Bond-bending modes and stability of tetrahedral semiconductors under high pressure: a puzzle of AlN

TL;DR

This study investigates the unusual positive pressure shift of bond-bending modes in AlN under high pressure, revealing discrepancies with theoretical predictions and highlighting its unique stability behavior among tetrahedral semiconductors.

Contribution

It provides the first experimental evidence of an abnormal positive pressure shift of bond-bending modes in AlN, challenging existing ab initio calculations and understanding of lattice dynamics.

Findings

Bond-bending E_2^1 mode shifts positively under pressure in AlN.

Discrepancy between experimental results and ab initio calculations.

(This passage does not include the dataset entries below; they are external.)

===== config.mk =====
export PLATFORM = sky130hd
export DESIGN_NAME = cms_trace_streamer
export DESIGN_NICKNAME = d
export VERILOG_FILES = /design/src/rtl/cms_pkg.sv /design/src/rtl/cms_sync_fifo.sv /design/src/rtl/cms_trace_streamer.sv
export SDC_FILE = /design/constraint.sdc
export NUM_CORES = 2
export LEC_CHECK = 0
export BUFFER_PORTS_ARGS = -buffer_cell sky130_fd_sc_hd__buf_2
export CAP_MARGIN = 15
export CORE_MARGIN = 5
export CORE_UTILIZATION = 45
export CTS_BUF_LIST = sky130_fd_sc_hd__clkbuf_4 sky130_fd_sc_hd__clkbuf_8 sky130_fd_sc_hd__clkbuf_16
export DETAILED_ROUTE_END_ITERATION = 8
export PLACE_DENSITY = 0.63
export SETUP_SLACK_MARGIN = 0.4
export SYNTH_ARGS = -nofsm -noshare
export SYNTH_HDL_FRONTEND = slang
export SYNTH_SLANG_ARGS = --single-unit

===== constraint.sdc =====
create_clock -name clk -period 10.26 [get_ports clk]
set_input_delay 1.539 -clock clk [delete_from_list [all_inputs] [get_ports clk]]
set_output_delay 1.539 -clock clk [all_outputs]
set_load 0.01 [all_outputs]
$ cat src/rtl/rd_fwft_stage_pkg.sv
`default_nettype none
// ============================================================================
// Package     : rd_fwft_stage_pkg
// Description : Shared defaults and helpers for the async-FIFO read-side
//               first-word-fall-through output stage.
// Revision    : 1.0 - initial release
// ============================================================================
package rd_fwft_stage_pkg;

    localparam int DSIZE_DEFAULT = 8;

    // Pointer width able to address DEPTH entries; never narrower than 1 bit.
    function automatic int ptr_width(input int depth);
        int w;
        w = 1;
        while ((1 << w) < depth) begin
            w = w + 1;
        end
        return w;
    endfunction

endpackage : rd_fwft_stage_pkg
`default_nettype wire

$ cat src/rtl/fwft_buf_mem.sv
`default_nettype none
// ============================================================================
// Module      : fwft_buf_mem
// Description : DEPTH x DSIZE flop array used as a circular prefetch buffer.
//               Words are written at the tail, read combinationally from the
//               head, and the head advances on a pop.
// Ports       : clk        - clock, all state on rising edge
//               resetn     - synchronous active-low reset
//               i_wr_en    - write i_wr_data at tail, advance tail
//               i_wr_data  - word to store
//               i_pop      - advance head
//               o_rd_data  - word at head (mux of flops)
// Revision    : 1.0 - initial release
// ============================================================================
module fwft_buf_mem #(
    parameter int DSIZE = 8,
    parameter int DEPTH = 3,
    parameter int PTR_W = 2
) (
    input  logic             clk,
    input  logic             resetn,
    input  logic             i_wr_en,
    input  logic [DSIZE-1:0] i_wr_data,
    input  logic             i_pop,
    output logic [DSIZE-1:0] o_rd_data
);

    localparam logic [PTR_W-1:0] LAST_PTR = PTR_W'(DEPTH - 1);

    logic [DSIZE-1:0] mem_q [DEPTH];
    logic [PTR_W-1:0] head_q, head_d;
    logic [PTR_W-1:0] tail_q, tail_d;

    // Explicit wrap compare so non-power-of-two depths stay in range.
    always_comb begin
        head_d = head_q;
        tail_d = tail_q;
        if (i_pop) begin
            head_d = (head_q == LAST_PTR) ? '0 : head_q + 1'b1;
        end
        if (i_wr_en) begin
            tail_d = (tail_q == LAST_PTR) ? '0 : tail_q + 1'b1;
        end
    end

    always_ff @(posedge clk) begin
        if (!resetn) begin
            head_q <= '0;
            tail_q <= '0;
            for (int i = 0; i < DEPTH; i++) begin
                mem_q[i] <= '0;
            end
        end else begin
            head_q <= head_d;
            tail_q <= tail_d;
            if (i_wr_en) begin
                mem_q[tail_q] <= i_wr_data;
            end
        end
    end

    assign o_rd_data = mem_q[head_q];

endmodule : fwft_buf_mem
`default_nettype wire

$ cat src/rtl/rd_fwft_stage.sv
`default_nettype none
// ============================================================================
// Module      : rd_fwft_stage
// Description : Read-side output stage of the async FIFO. Issues reads to the
//               read pointer handler, captures RAM data one cycle later into a
//               small prefetch buffer and presents a first-word-fall-through
//               valid/ready stream, sustaining one word per cycle.
// Ports       : rdclk         - read-domain clock
//               in_resetn     - synchronous active-low reset
//               in_fifo_empty - empty flag from the read pointer handler
//               in_ram_rdata  - RAM read data, valid cycle after a read
//               out_rd_req    - read request to the handler
//               in_ready      - consumer ready
//               out_valid     - buffer head holds a word
//               out_data      - buffer head word
//               out_count     - words currently held in the buffer
// Revision    : 1.0 - initial release
// ============================================================================
module rd_fwft_stage
    import rd_fwft_stage_pkg::*;
#(
    parameter int DSIZE     = DSIZE_DEFAULT,
    parameter int BUF_DEPTH = 3,
    parameter int CNT_W     = 2
) (
    input  logic             rdclk,
    input  logic             in_resetn,
    input  logic             in_fifo_empty,
    input  logic [DSIZE-1:0] in_ram_rdata,
    output logic             out_rd_req,
    input  logic             in_ready,
    output logic             out_valid,
    output logic [DSIZE-1:0] out_data,
    output logic [CNT_W-1:0] out_count
);

    localparam int             PTR_W       = ptr_width(BUF_DEPTH);
    localparam logic [CNT_W:0] DEPTH_LIMIT = (CNT_W + 1)'(BUF_DEPTH);

    logic [CNT_W-1:0] occ_q, occ_d;
    logic             inflight_q, inflight_d;
    logic [CNT_W:0]   credits_used;
    logic             rd_fire;
    logic             pop;

    // A word in flight already owns a buffer slot, so it counts against the
    // credit limit. Only registered state and the empty flag feed the request.
    assign credits_used = {1'b0, occ_q} + {{CNT_W{1'b0}}, inflight_q};
    assign out_rd_req   = !in_fifo_empty && (credits_used < DEPTH_LIMIT);
    assign rd_fire      = out_rd_req && !in_fifo_empty;

    assign out_valid = (occ_q != '0);
    assign pop       = out_valid && in_ready;
    assign out_count = occ_q;

    always_comb begin
        inflight_d = rd_fire;
        occ_d      = occ_q + CNT_W'(inflight_q) - CNT_W'(pop);
    end

    always_ff @(posedge rdclk) begin
        if (!in_resetn) begin
            occ_q      <= '0;
            inflight_q <= 1'b0;
        end else begin
            occ_q      <= occ_d;
            inflight_q <= inflight_d;
        end
    end

    fwft_buf_mem #(
        .DSIZE (DSIZE),
        .DEPTH (BUF_DEPTH),
        .PTR_W (PTR_W)
    ) u_buf_mem (
        .clk       (rdclk),
        .resetn    (in_resetn),
        .i_wr_en   (inflight_q),
        .i_wr_data (in_ram_rdata),
        .i_pop     (pop),
        .o_rd_data (out_data)
    );

endmodule : rd_fwft_stage
`default_nettype wire
$ cat config.mk
export PLATFORM = sky130hd
export DESIGN_NAME = rd_fwft_stage
export DESIGN_NICKNAME = d
export VERILOG_FILES = /design/src/rtl/rd_fwft_stage_pkg.sv /design/src/rtl/fwft_buf_mem.sv /design/src/rtl/rd_fwft_stage.sv
export SDC_FILE = /design/constraint.sdc
export NUM_CORES = 1
export LEC_CHECK = 0
export ABC_CLOCK_PERIOD_IN_PS = 4000
export CAP_MARGIN = 40
export CORE_MARGIN = 10
export CORE_UTILIZATION = 57
export DETAILED_ROUTE_END_ITERATION = 10
export PLACE_DENSITY = 0.89
export SLEW_MARGIN = 20
export SYNTH_ARGS = -nofsm -noshare
export SYNTH_HDL_FRONTEND = slang
export SYNTH_SLANG_ARGS = --single-unit
$ cat constraint.sdc
create_clock -name rdclk -period 4 [get_ports rdclk]
set_input_delay 0.8 -clock rdclk [delete_from_list [all_inputs] [get_ports rdclk]]
set_output_delay 0.8 -clock rdclk [all_outputs]
set_load 0.005 [all_outputs]
After elaboration in Yosys (flattened, before gate mapping)

Memories as Yosys holds them, arrays and structs flattened. A register that Yosys moved wholly into a read port is not among the register bits.
Cells that the tools add are included.

Flip-flop bits (word level): 7
Bits in writable memories: 24
Bits of input ports: 12
Output and inout port bits: 12
Logic and storage cells: 30
Memories kept: 1

Memories:

| memory          | words | bits a word | rd ports | clocked after Yosys merged registers in | write ports | line               | RTL |
|---|---|---|---|---|---|---|---|
| u_buf_mem.mem_q | 3     | 8           | 1        | 1                                       | 3           | fwft_buf_mem.sv:30 | `logic [DSIZE-1:0] mem_q [DEPTH];` |

$add $sub $neg: 5
Magnitude comparators: 1
Equality and inequality tests: 2
Muxes and demuxes: 11
Reduce and logical (&&, ||, !) cells: 6

Operator list:

| kind                  | count |
|---|---|
| $mux W2               | 5 |
| $mux W8               | 1 |
| $reduce_or A8 Y1      | 1 |
| $mux W1               | 5 |
| $add A2 B1 Y2 const B | 2 |
| $eq A2 B2 Y1 const B  | 2 |
| $add A2 B1 Y3         | 1 |
| $logic_and A1 B1 Y1   | 3 |
| $lt A3 B2 Y1 const B  | 1 |
| $add A2 B1 Y2         | 1 |
| $reduce_bool A2 Y1    | 1 |
| $sub A2 B1 Y2         | 1 |
| $logic_not A1 Y1      | 1 |

Longest topological paths before layout

Gate-level depths: netlist of the first run.

Word-level depth: 5
Mapped depth: 5
Gate-level depth less buffers: 5

By module

Synthesis of the first run repeated with hierarchy kept, for this count alone.

Cells, all modules: 110
Area, all modules: 1762.9 um^2

By module, submodules not included:

| module        | times used | cells each | area each (um^2) | seq. area each (um^2) |
|---|---|---|---|---|
| fwft_buf_mem  | 1          | 94         | 1576.5           | 1081.0 |
| rd_fwft_stage | 1          | 16         | 186.4            | 60.1 |

Worst setup path after synthesis of the first run

OpenSTA, ideal clock, no wires.

Path type: register -> output
From: register occ_q[0] (netlist: out_count[0])
To: output port out_rd_req
Data arrival time: 1.108 ns
Data required time: 3.200 ns
Setup slack: 2.092 ns
Stages on the path, launching flop included: 4
Buffers on the path: 0
Cell sequence: dfxtp_1 -> ha_1 -> ha_1 -> a211oi_1

Longest elaborated chain between the ends: 3

Ends and longest elaborated chain:

| element                | line                | RTL |
|---|---|---|
| start, declared        | rd_fwft_stage.sv:40 | `logic [CNT_W-1:0] occ_q, occ_d;` |
| start signal, assigned | rd_fwft_stage.sv:63 | `occ_q <= '0;` |
| start signal, assigned | rd_fwft_stage.sv:66 | `occ_q <= occ_d;` |
| $add A2 B1 Y3          | rd_fwft_stage.sv:48 | `assign credits_used = {1'b0, occ_q} + {{CNT_W{1'b0}}, inflight_q};` |
| $lt A3 B2 Y1           | rd_fwft_stage.sv:49 | `assign out_rd_req = !in_fifo_empty && (credits_used < DEPTH_LIMIT);` |
| $logic_and A1 B1 Y1    | rd_fwft_stage.sv:49 |  |
| end, declared          | rd_fwft_stage.sv:30 | `output logic out_rd_req,` |

No other way between the ends.

Final worst setup path of the first run

From: register inflight_q
To: output port out_rd_req

Longest elaborated chain between the ends: 3

Ends and longest elaborated chain:

| element                | line                | RTL |
|---|---|---|
| start, declared        | rd_fwft_stage.sv:41 | `logic inflight_q, inflight_d;` |
| start signal, assigned | rd_fwft_stage.sv:67 | `inflight_q <= inflight_d;` |
| $add A2 B1 Y3          | rd_fwft_stage.sv:48 |  |
| $lt A3 B2 Y1           | rd_fwft_stage.sv:49 |  |
| $logic_and A1 B1 Y1    | rd_fwft_stage.sv:49 |  |

No other way between the ends.

==> results of run 1 <==
-- layer usage --
| metal | global-route usage, % | part of all wire [%] | up-vias |
|---|---|---|---|
| li1 | - | - | 484 |
| met1 | 13.0 | 40 | 498 |
| met2 | 20.9 | 52 | 27 |
| met3 | 5.21 | 6.5 | 4 |
| met4 | 4.33 | 1.6 | 0 |
| met5 | 0 | 0 | - |
-- kinds of logic after synthesis --
family | Yosys count
AND/OR/NAND/NOR | 47
buffers and inverters | 4
XOR/XNOR | 1
multiplexers | 10
adder cells (fa/ha/maj) | 3
AO/OA/AOI/OAI | 10
flip-flops | 41
-- stage by stage --
| stage | util [%] | area [µm²] |
|---|---|---|
| floorplan | - | 1770 |
| global placement | 67.1 | 2020 |
| detailed placement | 67.1 | 2020 |
| CTS | 68.8 | 2070 |
| global route | 69.3 | 2080 |
| finish | 69.3 | 2080 |
-- path summary, 6_finish.rpt --
kind / start / cells after the start / to / slack [ns]
setup reg to reg: inflight_q$_SDFF_PN0_ / 3 / u_buf_mem.mem_q[0][0]$_SDFFCE_PN0P_ / 2.33
setup / recovery: inflight_q$_SDFF_PN0_ / 4 / out_rd_req / 1.08
hold / removal: u_buf_mem.head_q[0]$_SDFFE_PN0P_ / 2 / u_buf_mem.head_q[0]$_SDFFE_PN0P_ / 0.53
hold reg to reg: u_buf_mem.head_q[0]$_SDFFE_PN0P_ / 2 / u_buf_mem.head_q[0]$_SDFFE_PN0P_ / 0.53
-- power breakdown --
part           internal [mW]  switching (mW)  total, mW
logic                  0.137          0.0678      0.205
registers              0.492          0.0402      0.532
clock network         0.0686           0.122      0.191
total                  0.698           0.230      0.928
-- worst max-delay path, stage by stage, from the launching register on --
cell,delay (ns)
sky130_fd_sc_hd__dfxtp_1,0.50
sky130_fd_sc_hd__ha_1,0.21
sky130_fd_sc_hd__ha_1,0.22
sky130_fd_sc_hd__a211oi_1,0.29
sky130_fd_sc_hd__clkdlybuf4s50_1,0.56
-- final cells by class --
| cell class | count | area share (%) |
|---|---|---|
| repair buffers | 25 | 11.8 |
| clock inverters | 1 | 0.241 |
| clock buffers | 7 | 2.16 |
| multi-input cells | 71 | 29.0 |
| flip-flops and latches | 41 | 54.8 |
| well taps | 33 | 1.98 |
-- registers in the layout, indices dropped and copies added (netlist names), named ones only --
| signal | count |
|---|---|
| u_buf_mem.mem_q | 32 |
| u_buf_mem.head_q | 2 |
| inflight_q | 1 |
| out_count | 2 |
| u_buf_mem.tail_q | 2 |
$ cat src/rtl/ysyx_23060124_lsu_bus.sv
// Load/store unit bridging EX to a single-outstanding valid/ready data bus.
// Aligns store lanes, extends load data, and reports misalign/bus/timeout errors.
`timescale 1ns/1ps
module ysyx_23060124_lsu_bus #(
    parameter int XLEN    = 32,
    parameter int AW      = 32,
    parameter int TIMEOUT = 255
) (
    input  logic              i_clk,
    input  logic              i_rst,
    input  logic              i_valid,
    output logic              o_ready,
    input  logic              i_we,
    input  logic [1:0]        i_size,
    input  logic              i_unsigned,
    input  logic [AW-1:0]     i_addr,
    input  logic [XLEN-1:0]   i_wdata,
    output logic              o_mem_valid,
    input  logic              i_mem_ready,
    output logic [AW-1:0]     o_mem_addr,
    output logic              o_mem_we,
    output logic [XLEN-1:0]   o_mem_wdata,
    output logic [XLEN/8-1:0] o_mem_wstrb,
    input  logic              i_mem_rvalid,
    input  logic [XLEN-1:0]   i_mem_rdata,
    input  logic              i_mem_err,
    output logic              o_done,
    output logic [XLEN-1:0]   o_rdata,
    output logic [1:0]        o_err
);

    localparam int SW   = XLEN / 8;
    localparam int OFFW = $clog2(SW);
    localparam int CW   = $clog2(TIMEOUT + 1);

    localparam logic [1:0] ERR_OK    = 2'd0;
    localparam logic [1:0] ERR_ALIGN = 2'd1;
    localparam logic [1:0] ERR_BUS   = 2'd2;
    localparam logic [1:0] ERR_TMO   = 2'd3;

    typedef enum logic [1:0] {
        S_IDLE,
        S_REQ,
        S_WAIT,
        S_DONE
    } state_t;

    state_t state_q, state_d;

    function automatic logic misaligned(input logic [1:0] size, input logic [OFFW-1:0] off);
        logic [3:0] off_w;
        logic [3:0] mask;
        off_w = 4'(off);
        mask  = (4'd1 << size) - 4'd1;
        return ((off_w & mask) != 4'd0) || ((size == 2'd3) && (XLEN == 32));
    endfunction

    function automatic logic [SW-1:0] lane_strobe(input logic [1:0] size, input logic [OFFW-1:0] off);
        logic [15:0] len;
        logic [15:0] shifted;
        case (size)
            2'd0:    len = 16'h0001;
            2'd1:    len = 16'h0003;
            2'd2:    len = 16'h000F;
            default: len = 16'h00FF;
        endcase
        shifted = len << off;
        return shifted[SW-1:0];
    endfunction

    function automatic logic [XLEN-1:0] lane_data(input logic [XLEN-1:0] data, input logic [OFFW-1:0] off);
        return data << {off, 3'b000};
    endfunction

    function automatic logic [XLEN-1:0] load_extract(
        input logic [XLEN-1:0] data,
        input logic [1:0]      size,
        input logic            uns,
        input logic [OFFW-1:0] off
    );
        logic [XLEN-1:0]    r;
        logic signed [7:0]  b;
        logic signed [15:0] h;
        logic signed [31:0] w;
        r = data >> {off, 3'b000};
        b = r[7:0];
        h = r[15:0];
        w = r[31:0];
        case (size)
            2'd0:    load_extract = uns ? XLEN'(r[7:0])  : XLEN'(b);
            2'd1:    load_extract = uns ? XLEN'(r[15:0]) : XLEN'(h);
            2'd2:    load_extract = uns ? XLEN'(r[31:0]) : XLEN'(w);
            default: load_extract = r;
        endcase
    endfunction

    logic            we_q;
    logic [1:0]      size_q;
    logic            uns_q;
    logic [OFFW-1:0] off_q;
    logic [AW-1:0]   mem_addr_q;
    logic [XLEN-1:0] mem_wdata_q;
    logic [SW-1:0]   mem_wstrb_q;
    logic [XLEN-1:0] rdata_q;
    logic [1:0]      err_q;
    logic [CW-1:0]   cnt_q;

    logic [OFFW-1:0] in_off;
    logic            in_mis;
    logic            cnt_last;
    logic            accept;

    assign in_off   = i_addr[OFFW-1:0];
    assign in_mis   = misaligned(i_size, in_off);
    assign cnt_last = (cnt_q == CW'(TIMEOUT - 1));

    always_ff @(posedge i_clk) begin
        if (i_rst) state_q <= S_IDLE;
        else       state_q <= state_d;
    end

    always_comb begin
        state_d     = state_q;
        accept      = 1'b0;
        o_ready     = 1'b0;
        o_mem_valid = 1'b0;
        o_done      = 1'b0;
        case (state_q)
            S_IDLE: begin
                o_ready = 1'b1;
                if (i_valid) begin
                    accept  = 1'b1;
                    state_d = in_mis ? S_DONE : S_REQ;
                end
            end
            S_REQ: begin
                o_mem_valid = 1'b1;
                if (i_mem_ready) state_d = S_WAIT;
            end
            S_WAIT: begin
                if (i_mem_rvalid || cnt_last) state_d = S_DONE;
            end
            S_DONE: begin
                o_done  = 1'b1;
                state_d = S_IDLE;
            end
            default: state_d = S_IDLE;
        endcase
    end

    // Request capture at accept; fields then stay frozen through REQ/WAIT.
    always_ff @(posedge i_clk) begin
        if (i_rst) begin
            we_q        <= 1'b0;
            size_q      <= 2'd0;
            uns_q       <= 1'b0;
            off_q       <= '0;
            mem_addr_q  <= '0;
            mem_wdata_q <= '0;
            mem_wstrb_q <= '0;
        end else if (accept) begin
            we_q        <= i_we;
            size_q      <= i_size;
            uns_q       <= i_unsigned;
            off_q       <= in_off;
            mem_addr_q  <= {i_addr[AW-1:OFFW], {OFFW{1'b0}}};
            mem_wdata_q <= lane_data(i_wdata, in_off);
            mem_wstrb_q <= i_we ? lane_strobe(i_size, in_off) : '0;
        end
    end

    // Response/timeout handling; results only change on the way into DONE.
    always_ff @(posedge i_clk) begin
        if (i_rst) begin
            cnt_q   <= '0;
            rdata_q <= '0;
            err_q   <= ERR_OK;
        end else begin
            case (state_q)
                S_IDLE: begin
                    if (accept && in_mis) begin
                        rdata_q <= '0;
                        err_q   <= ERR_ALIGN;
                    end
                end
                S_REQ: begin
                    if (i_mem_ready) cnt_q <= '0;
                end
                S_WAIT: begin
                    if (i_mem_rvalid) begin
                        err_q   <= i_mem_err ? ERR_BUS : ERR_OK;
                        rdata_q <= (i_mem_err || we_q) ? '0
                                   : load_extract(i_mem_rdata, size_q, uns_q, off_q);
                    end else if (cnt_last) begin
                        err_q   <= ERR_TMO;
                        rdata_q <= '0;
                    end else begin
                        cnt_q <= cnt_q + 1'b1;
                    end
                end
                default: ;
            endcase
        end
    end

    assign o_mem_addr  = mem_addr_q;
    assign o_mem_we    = we_q;
    assign o_mem_wdata = mem_wdata_q;
    assign o_mem_wstrb = mem_wstrb_q;
    assign o_rdata     = rdata_q;
    assign o_err       = err_q;

endmodule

AlN's stability behavior differs from other tetrahedral semiconductors.

Abstract

Lattice vibrations of the wurtzite-type AlN have been studied by Raman spectroscopy under high pressure up to the structural phase transition at 20 GPa. We have shown that the widely debated bond-bending E_2^1 mode of w-AlN has an abnormal positive pressure shift up to the threshold of the phase transition, whereas in many tetrahedral semiconductors the bond-bending modes soften on compression. This finding disagrees with the results of ab initio calculations, which give a "normal" negative pressure shift. Combination of high dynamical and low thermodynamical stability of AlN breaks the correlation between the mode Gruneisen parameters for the bond-bending modes and the transition pressure, which holds for CdS, InP, ZnO, ZnTe, ZnSe, ZnS, Ge, Si, GaP, GaN, SiC and BeO.